Prompt — Without altering anything, repeat each of the records.

[Saved data entries]
***
<file path="config.mk">
export PLATFORM = sky130hd
export DESIGN_NAME = if_fetch_unit
export DESIGN_NICKNAME = d
export VERILOG_FILES = /design/src/rtl/if_fetch_unit.sv
export SDC_FILE = /design/constraint.sdc
export NUM_CORES = 1
export LEC_CHECK = 0
export ABC_CLOCK_PERIOD_IN_PS = 2770
export CORE_ASPECT_RATIO = 0.75
export CORE_UTILIZATION = 49
export DETAILED_ROUTE_END_ITERATION = 8
export PLACE_DENSITY = 0.9
export SLEW_MARGIN = 20
export SYNTH_ARGS = -nofsm -noshare
export SYNTH_HDL_FRONTEND = slang
export SYNTH_SLANG_ARGS = --single-unit
export TNS_END_PERCENT = 5
</file>
<file path="constraint.sdc">
create_clock -name clk -period 2.77 [get_ports clk]
set_clock_uncertainty 0.1 [all_clocks]
set_input_delay 0.6925 -clock clk [delete_from_list [all_inputs] [get_ports clk]]
set_output_delay 0.6925 -clock clk [all_outputs]
set_load 0.005 [all_outputs]
</file>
***
Task result —
<file path="config.mk">
export PLATFORM = sky130hd
export DESIGN_NAME = if_fetch_unit
export DESIGN_NICKNAME = d
export VERILOG_FILES = /design/src/rtl/if_fetch_unit.sv
export SDC_FILE = /design/constraint.sdc
export NUM_CORES = 1
export LEC_CHECK = 0
export ABC_CLOCK_PERIOD_IN_PS = 2770
export CORE_ASPECT_RATIO = 0.75
export CORE_UTILIZATION = 49
export DETAILED_ROUTE_END_ITERATION = 8
export PLACE_DENSITY = 0.9
export SLEW_MARGIN = 20
export SYNTH_ARGS = -nofsm -noshare
export SYNTH_HDL_FRONTEND = slang
export SYNTH_SLANG_ARGS = --single-unit
export TNS_END_PERCENT = 5
</file>
<file path="constraint.sdc">
create_clock -name clk -period 2.77 [get_ports clk]
set_clock_uncertainty 0.1 [all_clocks]
set_input_delay 0.6925 -clock clk [delete_from_list [all_inputs] [get_ports clk]]
set_output_delay 0.6925 -clock clk [all_outputs]
set_load 0.005 [all_outputs]
</file>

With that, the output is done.